**Saved entries:**
--- src/sv/esm_ctrl.sv ---
module esm_ctrl (
	input  logic              clk,
	input  logic              arst_n,
	input  logic              in_valid,
	output logic              in_ready,
	output logic              out_valid,
	input  logic              out_ready,
	output esm_pkg::esm_cmd_t cmd
);
	import esm_pkg::*;

	localparam logic [2:0] ST_IDLE = 3'd0;
	localparam logic [2:0] ST_EVAL = 3'd1;
	localparam logic [2:0] ST_UPD  = 3'd2;
	localparam logic [2:0] ST_DIV  = 3'd3;
	localparam logic [2:0] ST_OUT  = 3'd4;

	localparam logic [DIV_CNT_W-1:0] DIV_TOP = DIV_CNT_W'(DIV_STEPS - 1);

	logic [2:0]           state_q, state_d;
	logic [DIV_CNT_W-1:0] cnt_q, cnt_d;
	logic                 out_valid_q;
	logic                 out_free;

	assign out_free  = !out_valid_q || out_ready;
	assign in_ready  = (state_q == ST_IDLE);
	assign out_valid = out_valid_q;

	// sequencing of one word through the datapath
	always_comb begin
		cmd     = '0;
		state_d = state_q;
		cnt_d   = cnt_q;
		case (state_q)
			ST_IDLE: begin
				if (in_valid) begin
					cmd.latch = 1'b1;
					state_d   = ST_EVAL;
				end
			end
			ST_EVAL: begin
				cmd.eval = 1'b1;
				state_d  = ST_UPD;
			end
			ST_UPD: begin
				cmd.update = 1'b1;
				cnt_d      = DIV_TOP;
				state_d    = ST_DIV;
			end
			ST_DIV: begin
				cmd.div       = 1'b1;
				cmd.div_bit   = cnt_q;
				cmd.div_first = (cnt_q == DIV_TOP);
				if (cnt_q == '0) begin
					state_d = ST_OUT;
				end else begin
					cnt_d = cnt_q - 1'b1;
				end
			end
			ST_OUT: begin
				if (out_free) begin
					cmd.load_out = 1'b1;
					state_d      = ST_IDLE;
				end
			end
			default: state_d = ST_IDLE;
		endcase
	end

	always_ff @(posedge clk or negedge arst_n) begin
		if (!arst_n) begin
			state_q     <= ST_IDLE;
			cnt_q       <= '0;
			out_valid_q <= 1'b0;
		end else begin
			state_q <= state_d;
			cnt_q   <= cnt_d;
			// output word held until taken
			if (cmd.load_out) begin
				out_valid_q <= 1'b1;
			end else if (out_ready) begin
				out_valid_q <= 1'b0;
			end
		end
	end

endmodule
### src/design/dd97_pkg.sv
// ============================================================================
// dd97_pkg
// Shared types, constants and helpers for the DD 9/7 forward row lifting block.
// ============================================================================
package dd97_pkg;

   localparam int SAMPLE_IN_W      = 10;
   localparam int SAMPLE_W         = 11;
   localparam int COEF_W           = 13;
   localparam int CSR_W            = 12;
   localparam int MIN_ROW_PAIRS    = 8;
   localparam int ROW_PAIRS_RESET  = 960;
   localparam int SAMPLE_OFFSET    = 512;
   localparam int FIRST_EMIT_INDEX = 2;
   localparam int RESULT_SLOTS     = 3;
   localparam int SLOT_CNT_W       = 2;

   typedef logic signed [SAMPLE_W-1:0] sample_type;
   typedef logic signed [COEF_W-1:0]   coef_type;

   typedef enum logic [1:0] {
      KIND_NONE,
      KIND_FIRST,
      KIND_ONE,
      KIND_FLUSH
   } kind_type;

   typedef struct packed {
      logic     row_end;
      coef_type low_coef;
      coef_type high_coef;
   } result_type;

   typedef struct packed {
      logic                  valid;
      logic [SLOT_CNT_W-1:0] count;
   } rsp_load_type;

   typedef struct packed {
      kind_type   kind;
      sample_type w0;
      sample_type w1;
      sample_type w2;
      sample_type en;
      sample_type od0;
      sample_type od1;
      sample_type on;
   } stage_type;

   // (v - 512) * 2, wraps into 11 bits exactly
   function automatic sample_type conv_sample(input logic [SAMPLE_IN_W-1:0] v);
      logic [SAMPLE_W-1:0] t;
      t = {v, 1'b0} - SAMPLE_W'(SAMPLE_OFFSET * 2);
      return sample_type'(t);
   endfunction

endpackage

**DIRECTIONS:**
Give the number of lines above that include "signed". Write nothing else.

**TASK SOLUTION:**
2